◆ **Problem description**
Transcribe only the lines of the listing below from the one holding "logic [ADDR_W-1:0] araddr;" through the one holding "### src/rtl/axi_rd_resp_fifo.sv", inclusive, without any change.

◆ **Records provided**
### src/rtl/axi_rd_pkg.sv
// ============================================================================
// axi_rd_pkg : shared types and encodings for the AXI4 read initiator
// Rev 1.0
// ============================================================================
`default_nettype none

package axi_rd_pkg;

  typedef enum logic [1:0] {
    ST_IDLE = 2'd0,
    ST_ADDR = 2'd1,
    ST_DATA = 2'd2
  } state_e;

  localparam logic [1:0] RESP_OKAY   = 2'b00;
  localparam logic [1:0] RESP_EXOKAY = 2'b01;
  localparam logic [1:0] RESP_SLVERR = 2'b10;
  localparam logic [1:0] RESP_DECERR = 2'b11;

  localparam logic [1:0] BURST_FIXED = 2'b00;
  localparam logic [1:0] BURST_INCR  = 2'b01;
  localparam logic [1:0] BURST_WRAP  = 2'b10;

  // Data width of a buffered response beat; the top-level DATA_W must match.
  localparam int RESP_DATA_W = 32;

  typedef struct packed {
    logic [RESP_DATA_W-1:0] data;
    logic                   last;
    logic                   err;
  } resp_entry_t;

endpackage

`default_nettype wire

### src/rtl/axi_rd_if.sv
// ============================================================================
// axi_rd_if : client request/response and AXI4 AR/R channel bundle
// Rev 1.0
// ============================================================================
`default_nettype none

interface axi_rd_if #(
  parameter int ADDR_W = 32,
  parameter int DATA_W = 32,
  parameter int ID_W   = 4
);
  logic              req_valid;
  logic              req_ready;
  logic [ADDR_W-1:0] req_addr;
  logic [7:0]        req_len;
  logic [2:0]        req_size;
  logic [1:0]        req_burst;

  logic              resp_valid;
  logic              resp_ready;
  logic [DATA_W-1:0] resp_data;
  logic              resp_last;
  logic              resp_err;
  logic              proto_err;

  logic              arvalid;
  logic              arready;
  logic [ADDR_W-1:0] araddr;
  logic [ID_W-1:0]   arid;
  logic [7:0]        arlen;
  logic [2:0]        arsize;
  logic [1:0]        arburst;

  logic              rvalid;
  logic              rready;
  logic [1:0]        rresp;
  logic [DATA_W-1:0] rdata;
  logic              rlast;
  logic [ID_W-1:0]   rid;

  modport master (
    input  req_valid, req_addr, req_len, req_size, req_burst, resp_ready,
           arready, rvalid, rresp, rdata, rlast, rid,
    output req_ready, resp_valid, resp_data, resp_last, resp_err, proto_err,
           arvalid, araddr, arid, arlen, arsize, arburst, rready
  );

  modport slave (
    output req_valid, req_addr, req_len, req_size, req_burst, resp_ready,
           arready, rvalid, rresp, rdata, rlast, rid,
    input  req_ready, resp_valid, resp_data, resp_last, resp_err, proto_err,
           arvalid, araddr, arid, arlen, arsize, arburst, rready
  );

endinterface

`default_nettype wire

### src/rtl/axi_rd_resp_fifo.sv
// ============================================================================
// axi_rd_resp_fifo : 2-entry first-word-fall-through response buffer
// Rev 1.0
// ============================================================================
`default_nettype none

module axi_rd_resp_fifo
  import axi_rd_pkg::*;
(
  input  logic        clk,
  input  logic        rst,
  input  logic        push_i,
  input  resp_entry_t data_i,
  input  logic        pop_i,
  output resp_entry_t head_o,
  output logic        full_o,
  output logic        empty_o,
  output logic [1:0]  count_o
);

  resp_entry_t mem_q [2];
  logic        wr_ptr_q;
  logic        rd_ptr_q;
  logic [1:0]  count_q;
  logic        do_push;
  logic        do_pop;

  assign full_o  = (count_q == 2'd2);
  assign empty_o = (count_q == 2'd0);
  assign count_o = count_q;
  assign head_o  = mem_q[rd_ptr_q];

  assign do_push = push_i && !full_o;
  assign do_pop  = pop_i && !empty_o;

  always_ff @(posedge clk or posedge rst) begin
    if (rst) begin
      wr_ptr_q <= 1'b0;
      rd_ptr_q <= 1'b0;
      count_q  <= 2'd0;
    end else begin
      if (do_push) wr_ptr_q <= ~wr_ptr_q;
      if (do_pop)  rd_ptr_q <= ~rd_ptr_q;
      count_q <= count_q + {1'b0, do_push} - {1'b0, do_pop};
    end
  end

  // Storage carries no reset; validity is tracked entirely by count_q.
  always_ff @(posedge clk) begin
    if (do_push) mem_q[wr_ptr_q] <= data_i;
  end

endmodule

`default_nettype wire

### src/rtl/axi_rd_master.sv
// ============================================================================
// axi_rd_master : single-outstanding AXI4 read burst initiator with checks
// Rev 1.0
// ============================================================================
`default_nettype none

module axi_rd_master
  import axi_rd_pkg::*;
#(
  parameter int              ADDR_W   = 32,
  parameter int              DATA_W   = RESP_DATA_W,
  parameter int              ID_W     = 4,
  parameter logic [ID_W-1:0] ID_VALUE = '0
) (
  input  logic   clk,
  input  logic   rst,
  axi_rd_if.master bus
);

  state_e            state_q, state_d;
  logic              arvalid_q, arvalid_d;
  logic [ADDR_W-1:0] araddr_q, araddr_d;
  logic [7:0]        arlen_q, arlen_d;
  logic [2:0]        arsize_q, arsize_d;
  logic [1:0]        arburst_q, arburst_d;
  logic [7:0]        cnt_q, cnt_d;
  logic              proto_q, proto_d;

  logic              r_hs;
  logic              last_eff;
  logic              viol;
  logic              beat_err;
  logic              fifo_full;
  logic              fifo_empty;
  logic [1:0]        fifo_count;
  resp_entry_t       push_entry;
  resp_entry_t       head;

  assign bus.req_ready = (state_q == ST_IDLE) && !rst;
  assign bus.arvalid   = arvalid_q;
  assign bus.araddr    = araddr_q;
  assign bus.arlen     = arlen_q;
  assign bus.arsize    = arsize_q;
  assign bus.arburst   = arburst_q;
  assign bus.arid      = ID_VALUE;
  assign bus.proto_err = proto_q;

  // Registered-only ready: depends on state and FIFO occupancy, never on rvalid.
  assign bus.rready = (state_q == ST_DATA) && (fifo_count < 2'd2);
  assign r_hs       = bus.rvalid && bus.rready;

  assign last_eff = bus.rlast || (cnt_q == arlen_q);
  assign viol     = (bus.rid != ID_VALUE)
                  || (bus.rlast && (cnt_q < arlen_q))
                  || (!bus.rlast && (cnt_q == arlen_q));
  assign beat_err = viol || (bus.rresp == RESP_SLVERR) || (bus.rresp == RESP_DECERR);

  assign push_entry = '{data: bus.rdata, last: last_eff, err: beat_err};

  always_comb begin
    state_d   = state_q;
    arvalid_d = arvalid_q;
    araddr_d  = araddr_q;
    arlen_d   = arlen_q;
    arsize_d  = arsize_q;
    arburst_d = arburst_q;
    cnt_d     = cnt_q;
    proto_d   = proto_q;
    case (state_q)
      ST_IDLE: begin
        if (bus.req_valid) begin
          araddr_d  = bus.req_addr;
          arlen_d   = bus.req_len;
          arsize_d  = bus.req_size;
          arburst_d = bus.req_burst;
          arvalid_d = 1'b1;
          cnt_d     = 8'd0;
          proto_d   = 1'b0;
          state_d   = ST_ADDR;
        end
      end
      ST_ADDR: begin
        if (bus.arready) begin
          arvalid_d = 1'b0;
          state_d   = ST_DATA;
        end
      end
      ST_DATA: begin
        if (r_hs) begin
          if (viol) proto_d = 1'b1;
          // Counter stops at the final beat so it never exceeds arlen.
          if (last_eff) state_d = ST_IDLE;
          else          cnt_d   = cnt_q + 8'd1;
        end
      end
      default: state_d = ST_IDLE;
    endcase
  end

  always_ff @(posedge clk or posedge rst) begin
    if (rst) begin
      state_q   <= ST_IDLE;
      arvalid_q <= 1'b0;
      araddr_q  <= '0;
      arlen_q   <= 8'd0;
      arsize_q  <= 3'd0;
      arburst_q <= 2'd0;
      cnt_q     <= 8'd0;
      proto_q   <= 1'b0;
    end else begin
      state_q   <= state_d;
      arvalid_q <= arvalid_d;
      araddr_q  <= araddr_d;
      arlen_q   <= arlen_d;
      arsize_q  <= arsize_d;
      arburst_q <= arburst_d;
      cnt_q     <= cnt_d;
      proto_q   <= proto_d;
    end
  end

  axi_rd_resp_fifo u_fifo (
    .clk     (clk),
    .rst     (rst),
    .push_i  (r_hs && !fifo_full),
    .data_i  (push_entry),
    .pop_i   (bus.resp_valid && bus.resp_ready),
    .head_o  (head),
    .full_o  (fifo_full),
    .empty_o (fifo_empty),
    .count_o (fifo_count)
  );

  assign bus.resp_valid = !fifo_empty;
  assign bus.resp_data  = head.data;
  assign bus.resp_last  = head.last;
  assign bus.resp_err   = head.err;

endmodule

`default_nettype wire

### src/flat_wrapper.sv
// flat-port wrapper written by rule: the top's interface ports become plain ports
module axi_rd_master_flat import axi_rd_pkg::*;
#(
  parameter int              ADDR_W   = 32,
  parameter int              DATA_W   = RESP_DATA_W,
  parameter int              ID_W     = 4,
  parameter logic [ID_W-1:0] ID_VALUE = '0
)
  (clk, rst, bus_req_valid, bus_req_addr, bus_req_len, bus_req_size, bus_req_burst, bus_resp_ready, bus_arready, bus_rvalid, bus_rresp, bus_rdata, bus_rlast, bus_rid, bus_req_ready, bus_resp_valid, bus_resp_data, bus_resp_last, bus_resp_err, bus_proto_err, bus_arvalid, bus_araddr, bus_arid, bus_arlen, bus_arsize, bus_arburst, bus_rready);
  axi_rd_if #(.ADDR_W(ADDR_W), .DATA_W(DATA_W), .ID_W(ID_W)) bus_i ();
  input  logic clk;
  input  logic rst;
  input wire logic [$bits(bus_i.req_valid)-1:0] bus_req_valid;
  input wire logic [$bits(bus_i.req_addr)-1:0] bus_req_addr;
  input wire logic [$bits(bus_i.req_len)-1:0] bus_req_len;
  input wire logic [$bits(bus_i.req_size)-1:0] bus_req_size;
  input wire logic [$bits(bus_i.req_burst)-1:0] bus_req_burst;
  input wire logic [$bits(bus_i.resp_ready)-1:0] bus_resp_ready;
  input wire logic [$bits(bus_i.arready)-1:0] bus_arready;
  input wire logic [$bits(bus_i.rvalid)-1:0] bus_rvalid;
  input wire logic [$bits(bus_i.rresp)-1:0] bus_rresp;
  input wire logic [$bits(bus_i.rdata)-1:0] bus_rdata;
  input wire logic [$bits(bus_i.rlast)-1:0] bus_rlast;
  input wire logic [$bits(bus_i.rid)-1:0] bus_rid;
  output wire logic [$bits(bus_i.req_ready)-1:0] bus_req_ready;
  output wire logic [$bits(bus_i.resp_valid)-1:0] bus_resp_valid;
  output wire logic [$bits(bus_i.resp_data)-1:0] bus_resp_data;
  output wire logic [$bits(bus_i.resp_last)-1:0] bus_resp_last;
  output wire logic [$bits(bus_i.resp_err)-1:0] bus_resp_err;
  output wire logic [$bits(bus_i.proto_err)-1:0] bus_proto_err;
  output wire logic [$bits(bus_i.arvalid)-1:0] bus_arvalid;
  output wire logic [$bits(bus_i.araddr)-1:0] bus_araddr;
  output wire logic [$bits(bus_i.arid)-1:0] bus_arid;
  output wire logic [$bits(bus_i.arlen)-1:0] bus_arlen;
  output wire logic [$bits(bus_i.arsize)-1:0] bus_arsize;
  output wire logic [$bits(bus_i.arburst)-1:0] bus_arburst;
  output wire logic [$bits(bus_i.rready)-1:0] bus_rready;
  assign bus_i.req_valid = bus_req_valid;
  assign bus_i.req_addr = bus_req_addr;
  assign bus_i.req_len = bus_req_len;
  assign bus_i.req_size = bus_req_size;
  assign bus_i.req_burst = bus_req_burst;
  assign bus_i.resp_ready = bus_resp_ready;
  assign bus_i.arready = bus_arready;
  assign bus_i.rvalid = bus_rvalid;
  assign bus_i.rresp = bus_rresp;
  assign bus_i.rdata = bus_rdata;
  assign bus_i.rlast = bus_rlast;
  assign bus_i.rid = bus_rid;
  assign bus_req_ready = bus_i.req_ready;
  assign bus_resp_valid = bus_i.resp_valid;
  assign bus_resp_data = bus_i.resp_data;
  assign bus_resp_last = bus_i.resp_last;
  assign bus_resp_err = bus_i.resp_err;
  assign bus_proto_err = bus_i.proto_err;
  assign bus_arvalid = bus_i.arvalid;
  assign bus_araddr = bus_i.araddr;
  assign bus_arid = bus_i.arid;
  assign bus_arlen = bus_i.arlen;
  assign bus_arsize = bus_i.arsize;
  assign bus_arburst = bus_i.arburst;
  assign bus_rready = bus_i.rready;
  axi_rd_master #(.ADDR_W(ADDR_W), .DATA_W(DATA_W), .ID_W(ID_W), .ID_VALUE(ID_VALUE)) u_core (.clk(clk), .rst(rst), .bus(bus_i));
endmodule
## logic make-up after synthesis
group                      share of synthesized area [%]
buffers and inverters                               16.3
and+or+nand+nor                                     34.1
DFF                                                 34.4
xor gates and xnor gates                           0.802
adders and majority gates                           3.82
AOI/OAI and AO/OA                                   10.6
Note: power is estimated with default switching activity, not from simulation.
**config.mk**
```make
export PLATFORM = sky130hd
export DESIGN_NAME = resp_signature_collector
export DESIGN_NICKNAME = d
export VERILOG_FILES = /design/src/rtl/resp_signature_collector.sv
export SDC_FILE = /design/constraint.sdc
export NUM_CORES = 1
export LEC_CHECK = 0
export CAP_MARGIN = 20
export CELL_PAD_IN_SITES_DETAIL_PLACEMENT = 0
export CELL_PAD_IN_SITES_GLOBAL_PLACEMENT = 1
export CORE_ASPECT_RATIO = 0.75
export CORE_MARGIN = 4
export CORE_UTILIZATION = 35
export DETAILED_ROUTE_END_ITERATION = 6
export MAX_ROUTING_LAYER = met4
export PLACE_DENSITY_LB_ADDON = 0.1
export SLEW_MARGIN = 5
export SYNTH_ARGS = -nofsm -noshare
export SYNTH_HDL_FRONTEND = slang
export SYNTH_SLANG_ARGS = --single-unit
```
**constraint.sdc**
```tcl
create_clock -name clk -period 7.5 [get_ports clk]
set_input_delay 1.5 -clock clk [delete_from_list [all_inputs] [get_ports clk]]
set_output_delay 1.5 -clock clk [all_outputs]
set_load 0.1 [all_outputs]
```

◆ **Solution for this problem**
  logic [ADDR_W-1:0] araddr;
  logic [ID_W-1:0]   arid;
  logic [7:0]        arlen;
  logic [2:0]        arsize;
  logic [1:0]        arburst;

  logic              rvalid;
  logic              rready;
  logic [1:0]        rresp;
  logic [DATA_W-1:0] rdata;
  logic              rlast;
  logic [ID_W-1:0]   rid;

  modport master (
    input  req_valid, req_addr, req_len, req_size, req_burst, resp_ready,
           arready, rvalid, rresp, rdata, rlast, rid,
    output req_ready, resp_valid, resp_data, resp_last, resp_err, proto_err,
           arvalid, araddr, arid, arlen, arsize, arburst, rready
  );

  modport slave (
    output req_valid, req_addr, req_len, req_size, req_burst, resp_ready,
           arready, rvalid, rresp, rdata, rlast, rid,
    input  req_ready, resp_valid, resp_data, resp_last, resp_err, proto_err,
           arvalid, araddr, arid, arlen, arsize, arburst, rready
  );

endinterface

`default_nettype wire

### src/rtl/axi_rd_resp_fifo.sv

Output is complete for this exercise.